Task to complete> Nothing is needed except the lines below that run from the one with "worst min register" through the one with "0.004409 | - | 227 |", repeated exactly.

_ _ _ _ _ _ _

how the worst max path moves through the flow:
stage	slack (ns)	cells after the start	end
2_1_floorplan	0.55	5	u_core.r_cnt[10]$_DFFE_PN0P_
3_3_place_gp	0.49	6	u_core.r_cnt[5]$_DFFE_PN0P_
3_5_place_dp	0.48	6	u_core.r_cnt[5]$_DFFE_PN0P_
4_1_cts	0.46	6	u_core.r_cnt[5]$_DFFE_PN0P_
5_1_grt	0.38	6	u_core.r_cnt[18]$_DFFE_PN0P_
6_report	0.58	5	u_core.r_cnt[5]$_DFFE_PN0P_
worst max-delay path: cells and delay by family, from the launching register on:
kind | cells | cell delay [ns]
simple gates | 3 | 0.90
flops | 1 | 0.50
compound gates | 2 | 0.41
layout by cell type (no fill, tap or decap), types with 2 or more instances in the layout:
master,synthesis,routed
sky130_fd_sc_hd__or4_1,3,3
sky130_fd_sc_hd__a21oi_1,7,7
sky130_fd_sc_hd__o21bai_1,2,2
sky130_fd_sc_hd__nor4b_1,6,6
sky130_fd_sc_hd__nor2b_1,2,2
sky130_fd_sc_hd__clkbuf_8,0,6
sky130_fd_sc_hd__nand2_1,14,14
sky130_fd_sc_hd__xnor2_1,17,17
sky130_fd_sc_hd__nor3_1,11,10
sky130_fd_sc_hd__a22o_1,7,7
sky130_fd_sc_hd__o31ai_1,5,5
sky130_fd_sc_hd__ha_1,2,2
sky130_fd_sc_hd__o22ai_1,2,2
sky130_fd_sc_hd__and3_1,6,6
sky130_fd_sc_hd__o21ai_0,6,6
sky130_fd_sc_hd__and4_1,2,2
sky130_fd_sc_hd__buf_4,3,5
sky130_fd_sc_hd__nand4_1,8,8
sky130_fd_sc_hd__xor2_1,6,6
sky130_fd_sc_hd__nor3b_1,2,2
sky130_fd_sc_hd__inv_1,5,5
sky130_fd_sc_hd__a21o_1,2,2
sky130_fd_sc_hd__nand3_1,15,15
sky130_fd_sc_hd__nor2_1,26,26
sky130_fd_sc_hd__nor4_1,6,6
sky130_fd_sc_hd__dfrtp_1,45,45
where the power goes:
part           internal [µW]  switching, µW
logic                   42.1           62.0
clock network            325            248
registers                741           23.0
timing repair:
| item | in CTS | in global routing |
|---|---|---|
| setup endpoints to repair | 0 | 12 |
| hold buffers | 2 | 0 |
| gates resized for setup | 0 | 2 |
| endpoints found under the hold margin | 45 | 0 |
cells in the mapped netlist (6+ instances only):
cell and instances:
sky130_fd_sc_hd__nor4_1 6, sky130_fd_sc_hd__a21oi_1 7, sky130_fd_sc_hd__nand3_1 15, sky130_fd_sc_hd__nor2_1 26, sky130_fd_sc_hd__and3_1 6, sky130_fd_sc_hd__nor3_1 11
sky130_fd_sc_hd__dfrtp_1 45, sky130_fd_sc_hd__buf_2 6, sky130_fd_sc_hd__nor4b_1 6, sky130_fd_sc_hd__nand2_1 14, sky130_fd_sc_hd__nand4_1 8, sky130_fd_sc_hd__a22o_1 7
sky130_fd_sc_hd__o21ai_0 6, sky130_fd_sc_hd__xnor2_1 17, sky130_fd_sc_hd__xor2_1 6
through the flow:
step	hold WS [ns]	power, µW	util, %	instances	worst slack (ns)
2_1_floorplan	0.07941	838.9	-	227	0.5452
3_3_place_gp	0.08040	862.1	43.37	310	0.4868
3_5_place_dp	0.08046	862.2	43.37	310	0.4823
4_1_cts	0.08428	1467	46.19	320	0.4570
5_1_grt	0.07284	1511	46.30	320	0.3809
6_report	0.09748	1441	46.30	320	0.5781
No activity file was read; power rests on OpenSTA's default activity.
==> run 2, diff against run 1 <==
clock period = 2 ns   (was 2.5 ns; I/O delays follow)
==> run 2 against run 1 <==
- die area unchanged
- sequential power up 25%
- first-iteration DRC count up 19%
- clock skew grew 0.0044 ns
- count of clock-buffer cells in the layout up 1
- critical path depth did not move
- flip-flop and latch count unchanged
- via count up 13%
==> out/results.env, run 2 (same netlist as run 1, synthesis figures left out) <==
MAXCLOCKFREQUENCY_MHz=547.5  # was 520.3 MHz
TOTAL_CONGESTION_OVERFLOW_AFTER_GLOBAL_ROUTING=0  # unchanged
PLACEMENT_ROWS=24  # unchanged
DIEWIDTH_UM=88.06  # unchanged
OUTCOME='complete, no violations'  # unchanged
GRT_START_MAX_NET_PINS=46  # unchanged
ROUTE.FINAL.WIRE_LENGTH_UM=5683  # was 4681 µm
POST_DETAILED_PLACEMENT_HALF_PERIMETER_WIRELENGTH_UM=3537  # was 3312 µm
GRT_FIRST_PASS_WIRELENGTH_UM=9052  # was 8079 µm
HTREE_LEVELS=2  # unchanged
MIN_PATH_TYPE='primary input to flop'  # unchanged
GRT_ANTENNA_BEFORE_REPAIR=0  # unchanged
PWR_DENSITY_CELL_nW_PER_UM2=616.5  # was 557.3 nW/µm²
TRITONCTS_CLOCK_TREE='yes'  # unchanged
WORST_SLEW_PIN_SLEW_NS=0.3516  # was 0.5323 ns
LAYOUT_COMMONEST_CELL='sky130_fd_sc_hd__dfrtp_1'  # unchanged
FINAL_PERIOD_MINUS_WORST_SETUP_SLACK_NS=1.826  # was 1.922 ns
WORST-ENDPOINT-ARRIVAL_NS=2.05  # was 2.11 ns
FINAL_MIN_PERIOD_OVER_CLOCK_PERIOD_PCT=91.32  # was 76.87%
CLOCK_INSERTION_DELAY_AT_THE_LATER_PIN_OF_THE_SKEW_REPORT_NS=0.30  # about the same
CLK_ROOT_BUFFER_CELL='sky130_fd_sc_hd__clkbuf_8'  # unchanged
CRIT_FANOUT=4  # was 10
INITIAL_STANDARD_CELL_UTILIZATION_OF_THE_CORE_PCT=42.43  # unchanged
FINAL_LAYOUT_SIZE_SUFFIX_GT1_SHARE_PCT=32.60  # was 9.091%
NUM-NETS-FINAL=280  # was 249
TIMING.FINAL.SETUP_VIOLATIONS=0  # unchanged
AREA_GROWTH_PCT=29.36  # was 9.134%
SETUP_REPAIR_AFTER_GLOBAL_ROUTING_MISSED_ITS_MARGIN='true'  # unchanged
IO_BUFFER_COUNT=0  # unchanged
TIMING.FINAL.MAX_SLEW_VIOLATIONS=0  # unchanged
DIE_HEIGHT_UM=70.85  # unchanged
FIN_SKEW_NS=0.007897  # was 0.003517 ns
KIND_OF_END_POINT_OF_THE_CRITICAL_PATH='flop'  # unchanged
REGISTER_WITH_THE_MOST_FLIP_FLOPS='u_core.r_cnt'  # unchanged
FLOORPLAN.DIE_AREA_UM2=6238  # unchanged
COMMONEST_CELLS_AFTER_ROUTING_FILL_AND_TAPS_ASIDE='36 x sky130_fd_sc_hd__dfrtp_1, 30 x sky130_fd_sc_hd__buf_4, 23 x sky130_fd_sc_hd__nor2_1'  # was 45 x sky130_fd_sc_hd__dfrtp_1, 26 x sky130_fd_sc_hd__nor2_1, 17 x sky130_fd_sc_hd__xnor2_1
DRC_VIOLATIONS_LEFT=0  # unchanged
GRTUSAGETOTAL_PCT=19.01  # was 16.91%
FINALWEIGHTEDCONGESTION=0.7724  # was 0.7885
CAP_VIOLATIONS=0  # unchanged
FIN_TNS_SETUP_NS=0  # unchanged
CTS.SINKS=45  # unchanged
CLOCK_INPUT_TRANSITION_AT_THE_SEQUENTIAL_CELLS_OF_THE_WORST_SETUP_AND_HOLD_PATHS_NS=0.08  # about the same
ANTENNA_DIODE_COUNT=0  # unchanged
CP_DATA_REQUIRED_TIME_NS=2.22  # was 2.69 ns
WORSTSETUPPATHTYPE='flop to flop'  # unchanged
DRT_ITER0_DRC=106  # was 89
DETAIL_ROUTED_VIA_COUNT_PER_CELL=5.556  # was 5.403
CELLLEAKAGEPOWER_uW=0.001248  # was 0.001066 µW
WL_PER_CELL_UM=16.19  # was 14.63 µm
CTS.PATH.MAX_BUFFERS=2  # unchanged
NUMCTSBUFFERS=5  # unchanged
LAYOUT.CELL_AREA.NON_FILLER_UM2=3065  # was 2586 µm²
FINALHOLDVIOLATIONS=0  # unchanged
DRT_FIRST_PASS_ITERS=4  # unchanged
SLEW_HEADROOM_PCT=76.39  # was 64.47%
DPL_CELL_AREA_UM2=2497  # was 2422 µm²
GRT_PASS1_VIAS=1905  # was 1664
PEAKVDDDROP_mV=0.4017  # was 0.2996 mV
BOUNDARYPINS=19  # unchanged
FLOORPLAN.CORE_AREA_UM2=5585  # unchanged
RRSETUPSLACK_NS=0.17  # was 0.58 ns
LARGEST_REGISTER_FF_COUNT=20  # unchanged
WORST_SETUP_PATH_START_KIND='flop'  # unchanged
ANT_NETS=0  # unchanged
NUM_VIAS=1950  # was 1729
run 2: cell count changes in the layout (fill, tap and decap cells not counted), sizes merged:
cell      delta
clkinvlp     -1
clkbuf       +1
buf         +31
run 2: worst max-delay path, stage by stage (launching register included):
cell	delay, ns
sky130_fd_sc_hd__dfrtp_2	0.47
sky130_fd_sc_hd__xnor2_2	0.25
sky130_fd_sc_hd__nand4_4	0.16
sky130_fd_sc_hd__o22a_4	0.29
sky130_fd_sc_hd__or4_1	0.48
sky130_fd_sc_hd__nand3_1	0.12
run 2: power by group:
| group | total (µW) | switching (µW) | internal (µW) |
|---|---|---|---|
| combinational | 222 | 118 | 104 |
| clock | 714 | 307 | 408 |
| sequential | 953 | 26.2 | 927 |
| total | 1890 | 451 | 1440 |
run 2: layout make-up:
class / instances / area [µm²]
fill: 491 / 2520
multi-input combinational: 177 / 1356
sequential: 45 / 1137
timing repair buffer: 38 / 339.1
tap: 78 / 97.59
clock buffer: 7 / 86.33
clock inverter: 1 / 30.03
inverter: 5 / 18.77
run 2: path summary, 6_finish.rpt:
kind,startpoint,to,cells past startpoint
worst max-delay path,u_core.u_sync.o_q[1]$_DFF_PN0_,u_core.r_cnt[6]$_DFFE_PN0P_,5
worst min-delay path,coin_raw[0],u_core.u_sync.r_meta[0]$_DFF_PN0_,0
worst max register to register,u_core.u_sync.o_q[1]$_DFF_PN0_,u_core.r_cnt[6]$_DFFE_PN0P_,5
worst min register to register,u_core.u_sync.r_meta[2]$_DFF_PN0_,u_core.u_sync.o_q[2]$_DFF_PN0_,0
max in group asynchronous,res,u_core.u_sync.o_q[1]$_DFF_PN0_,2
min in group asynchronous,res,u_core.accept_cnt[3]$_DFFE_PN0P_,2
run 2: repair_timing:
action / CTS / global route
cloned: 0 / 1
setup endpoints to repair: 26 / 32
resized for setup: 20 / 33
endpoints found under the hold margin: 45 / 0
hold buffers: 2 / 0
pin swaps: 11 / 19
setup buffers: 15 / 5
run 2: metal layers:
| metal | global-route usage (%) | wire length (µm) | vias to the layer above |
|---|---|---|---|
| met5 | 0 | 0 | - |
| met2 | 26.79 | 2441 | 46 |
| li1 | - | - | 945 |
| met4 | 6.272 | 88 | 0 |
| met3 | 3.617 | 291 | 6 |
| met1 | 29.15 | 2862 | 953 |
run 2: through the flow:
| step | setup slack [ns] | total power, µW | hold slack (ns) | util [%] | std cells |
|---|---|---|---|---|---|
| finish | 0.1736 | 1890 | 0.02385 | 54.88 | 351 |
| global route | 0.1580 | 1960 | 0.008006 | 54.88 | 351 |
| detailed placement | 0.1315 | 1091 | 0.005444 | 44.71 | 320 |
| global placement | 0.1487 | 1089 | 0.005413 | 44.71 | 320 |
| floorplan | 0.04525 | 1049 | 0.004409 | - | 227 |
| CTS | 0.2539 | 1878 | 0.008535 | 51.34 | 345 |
==> config.mk <==
export PLATFORM = sky130hd
export DESIGN_NAME = fetch_decode_stage
export DESIGN_NICKNAME = d
export VERILOG_FILES = /design/src/rtl/fetch_decode_stage.sv
export SDC_FILE = /design/constraint.sdc
export NUM_CORES = 1
export LEC_CHECK = 0
export ABC_AREA = 1
export CORE_AREA = 4 4 185 115
export CTS_CLUSTER_DIAMETER = 30
export DETAILED_ROUTE_END_ITERATION = 16
export DIE_AREA = 0 0 189 119
export PLACE_DENSITY = 0.79
export SYNTH_ARGS = -nofsm -noshare
export SYNTH_HDL_FRONTEND = slang
export SYNTH_SLANG_ARGS = --single-unit
==> constraint.sdc <==
create_clock -name clk -period 2.4 [get_ports clk]
set_input_delay 0.24 -clock clk [delete_from_list [all_inputs] [get_ports clk]]
set_output_delay 0.24 -clock clk [all_outputs]
set_load 0.02 [all_outputs]
**src/rtl/fp16_pkg.sv**
```systemverilog
// Shared types and constants for the FP16 adder feeder.
package fp16_pkg;

  localparam int FP16_W = 16;
  localparam logic [FP16_W-1:0] FP16_QNAN = 16'h7E00;

  typedef enum logic [1:0] {
    ST_IDLE  = 2'd0,
    ST_ISSUE = 2'd1,
    ST_WAIT  = 2'd2
  } feeder_state_t;

endpackage

```
**src/rtl/fp16_pair_fifo.sv**
```systemverilog
// Operand-pair FIFO for the FP16 adder feeder; entries are {a, b}.
module fp16_pair_fifo #(
  parameter int DEPTH = 4,
  parameter int W     = 32
) (
  input  logic                         clk,
  input  logic                         rst_n,
  input  logic                         push,
  input  logic                         pop,
  input  logic [W-1:0]                 wdata,
  output logic [W-1:0]                 rdata,
  output logic                         full,
  output logic                         empty,
  output logic [$clog2(DEPTH+1)-1:0]   count
);

  localparam int PW = $clog2(DEPTH);
  localparam int CW = $clog2(DEPTH+1);

  logic [W-1:0]  mem [DEPTH];
  logic [PW-1:0] wr_ptr;
  logic [PW-1:0] rd_ptr;
  logic          do_push;
  logic          do_pop;

  // full is taken from the registered count, so a pop never frees a slot in the same cycle
  assign full    = (count == CW'(DEPTH));
  assign empty   = (count == '0);
  assign do_push = push & ~full;
  assign do_pop  = pop & ~empty;
  assign rdata   = mem[rd_ptr];

  always_ff @(posedge clk) begin
    if (do_push) mem[wr_ptr] <= wdata;
  end

  always_ff @(posedge clk or negedge rst_n) begin
    if (!rst_n) begin
      wr_ptr <= '0;
      rd_ptr <= '0;
      count  <= '0;
    end else begin
      if (do_push) wr_ptr <= wr_ptr + PW'(1);
      if (do_pop)  rd_ptr <= rd_ptr + PW'(1);
      case ({do_push, do_pop})
        2'b10:   count <= count + CW'(1);
        2'b01:   count <= count - CW'(1);
        default: count <= count;
      endcase
    end
  end

endmodule

```
**src/rtl/fp16_add_feeder.sv**
```systemverilog
// Sequencer feeding one FP16 add at a time to the adder and registering its result.
// Optional WAIT-state abort with qNaN result is enabled by defining FP_FEEDER_TIMEOUT_EN.
//
// state    | meaning
// ST_IDLE  | no op in flight; pops the FIFO head when the output register is free
// ST_ISSUE | fpa_add held high for ADD_HOLD cycles with operands stable
// ST_WAIT  | fpa_add low; first cycle ignores fpa_ready, then captures result on fpa_ready
module fp16_add_feeder
  import fp16_pkg::*;
#(
  parameter int DEPTH    = 4,
  parameter int ADD_HOLD = 10,
  parameter int TIMEOUT  = 256
) (
  input  logic                         clk,
  input  logic                         rst_n,
  input  logic                         in_valid,
  output logic                         in_ready,
  input  logic [FP16_W-1:0]            in_a,
  input  logic [FP16_W-1:0]            in_b,
  output logic                         fpa_add,
  output logic [FP16_W-1:0]            fpa_a,
  output logic [FP16_W-1:0]            fpa_b,
  input  logic [FP16_W-1:0]            fpa_result,
  input  logic                         fpa_ready,
  output logic                         out_valid,
  input  logic                         out_ready,
  output logic [FP16_W-1:0]            out_result,
  output logic                         busy,
  output logic [$clog2(DEPTH+1)-1:0]   pending_count,
  output logic                         timeout_err
);

  localparam int HW = $clog2(ADD_HOLD+1);

  feeder_state_t       state;
  logic [HW-1:0]       hold_cnt;
  logic                guard;
  logic                fifo_full;
  logic                fifo_empty;
  logic                fifo_pop;
  logic [2*FP16_W-1:0] head;

  assign in_ready = ~fifo_full;
  assign busy     = (state != ST_IDLE);
  assign fifo_pop = (state == ST_IDLE) && !fifo_empty && !out_valid;

  fp16_pair_fifo #(
    .DEPTH (DEPTH),
    .W     (2*FP16_W)
  ) u_fifo (
    .clk   (clk),
    .rst_n (rst_n),
    .push  (in_valid),
    .pop   (fifo_pop),
    .wdata ({in_a, in_b}),
    .rdata (head),
    .full  (fifo_full),
    .empty (fifo_empty),
    .count (pending_count)
  );

`ifdef FP_FEEDER_TIMEOUT_EN
  localparam int TW = $clog2(TIMEOUT+1);
  logic [TW-1:0] wait_cnt;
`else
  assign timeout_err = 1'b0;
`endif

  always_ff @(posedge clk or negedge rst_n) begin
    if (!rst_n) begin
      state      <= ST_IDLE;
      fpa_add    <= 1'b0;
      fpa_a      <= '0;
      fpa_b      <= '0;
      hold_cnt   <= '0;
      guard      <= 1'b0;
      out_valid  <= 1'b0;
      out_result <= '0;
`ifdef FP_FEEDER_TIMEOUT_EN
      wait_cnt    <= '0;
      timeout_err <= 1'b0;
`endif
    end else begin
      if (out_valid && out_ready) out_valid <= 1'b0;
      case (state)
        ST_IDLE: begin
          if (fifo_pop) begin
            {fpa_a, fpa_b} <= head;
            fpa_add        <= 1'b1;
            hold_cnt       <= HW'(ADD_HOLD - 1);
            state          <= ST_ISSUE;
          end
        end
        ST_ISSUE: begin
          if (hold_cnt == '0) begin
            fpa_add <= 1'b0;
            guard   <= 1'b1;
            state   <= ST_WAIT;
`ifdef FP_FEEDER_TIMEOUT_EN
            wait_cnt <= TW'(TIMEOUT - 1);
`endif
          end else begin
            hold_cnt <= hold_cnt - HW'(1);
          end
        end
        ST_WAIT: begin
          // guard cycle drops a ready left over from the previous (possibly aborted) op
          guard <= 1'b0;
          if (!guard && fpa_ready) begin
            out_result <= fpa_result;
            out_valid  <= 1'b1;
            state      <= ST_IDLE;
          end
`ifdef FP_FEEDER_TIMEOUT_EN
          else if (wait_cnt == '0) begin
            out_result  <= FP16_QNAN;
            out_valid   <= 1'b1;
            timeout_err <= 1'b1;
            state       <= ST_IDLE;
          end else begin
            wait_cnt <= wait_cnt - TW'(1);
          end
`endif
        end
        default: state <= ST_IDLE;
      endcase
    end
  end

endmodule

```
`config.mk`:
```
export PLATFORM = sky130hd
export DESIGN_NAME = load_store_unit
export DESIGN_NICKNAME = d
export VERILOG_FILES = /design/src/rtl/load_store_unit.sv
export SDC_FILE = /design/constraint.sdc
export NUM_CORES = 1
export LEC_CHECK = 0
export BUFFER_PORTS_ARGS = -buffer_cell sky130_fd_sc_hd__buf_4
export CAP_MARGIN = 15
export CORE_MARGIN = 2
export CORE_UTILIZATION = 30
export CTS_CLUSTER_SIZE = 16
export DETAILED_ROUTE_END_ITERATION = 10
export GPL_TIMING_DRIVEN = 0
export PLACE_DENSITY_LB_ADDON = 0.15
export SLEW_MARGIN = 40
export SYNTH_ARGS = -nofsm -noshare
export SYNTH_HDL_FRONTEND = slang
export SYNTH_SLANG_ARGS = --single-unit
```
`constraint.sdc`:
```
create_clock -name clk -period 1.85 [get_ports clk]
set_clock_uncertainty 0.2 [all_clocks]
set_input_delay 0.37 -clock clk [delete_from_list [all_inputs] [get_ports clk]]
set_output_delay 0.37 -clock clk [all_outputs]
set_load 0.005 [all_outputs]
```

_ _ _ _ _ _ _

Your response>
worst min register to register,u_core.u_sync.r_meta[2]$_DFF_PN0_,u_core.u_sync.o_q[2]$_DFF_PN0_,0
max in group asynchronous,res,u_core.u_sync.o_q[1]$_DFF_PN0_,2
min in group asynchronous,res,u_core.accept_cnt[3]$_DFFE_PN0P_,2
run 2: repair_timing:
action / CTS / global route
cloned: 0 / 1
setup endpoints to repair: 26 / 32
resized for setup: 20 / 33
endpoints found under the hold margin: 45 / 0
hold buffers: 2 / 0
pin swaps: 11 / 19
setup buffers: 15 / 5
run 2: metal layers:
| metal | global-route usage (%) | wire length (µm) | vias to the layer above |
|---|---|---|---|
| met5 | 0 | 0 | - |
| met2 | 26.79 | 2441 | 46 |
| li1 | - | - | 945 |
| met4 | 6.272 | 88 | 0 |
| met3 | 3.617 | 291 | 6 |
| met1 | 29.15 | 2862 | 953 |
run 2: through the flow:
| step | setup slack [ns] | total power, µW | hold slack (ns) | util [%] | std cells |
|---|---|---|---|---|---|
| finish | 0.1736 | 1890 | 0.02385 | 54.88 | 351 |
| global route | 0.1580 | 1960 | 0.008006 | 54.88 | 351 |
| detailed placement | 0.1315 | 1091 | 0.005444 | 44.71 | 320 |
| global placement | 0.1487 | 1089 | 0.005413 | 44.71 | 320 |
| floorplan | 0.04525 | 1049 | 0.004409 | - | 227 |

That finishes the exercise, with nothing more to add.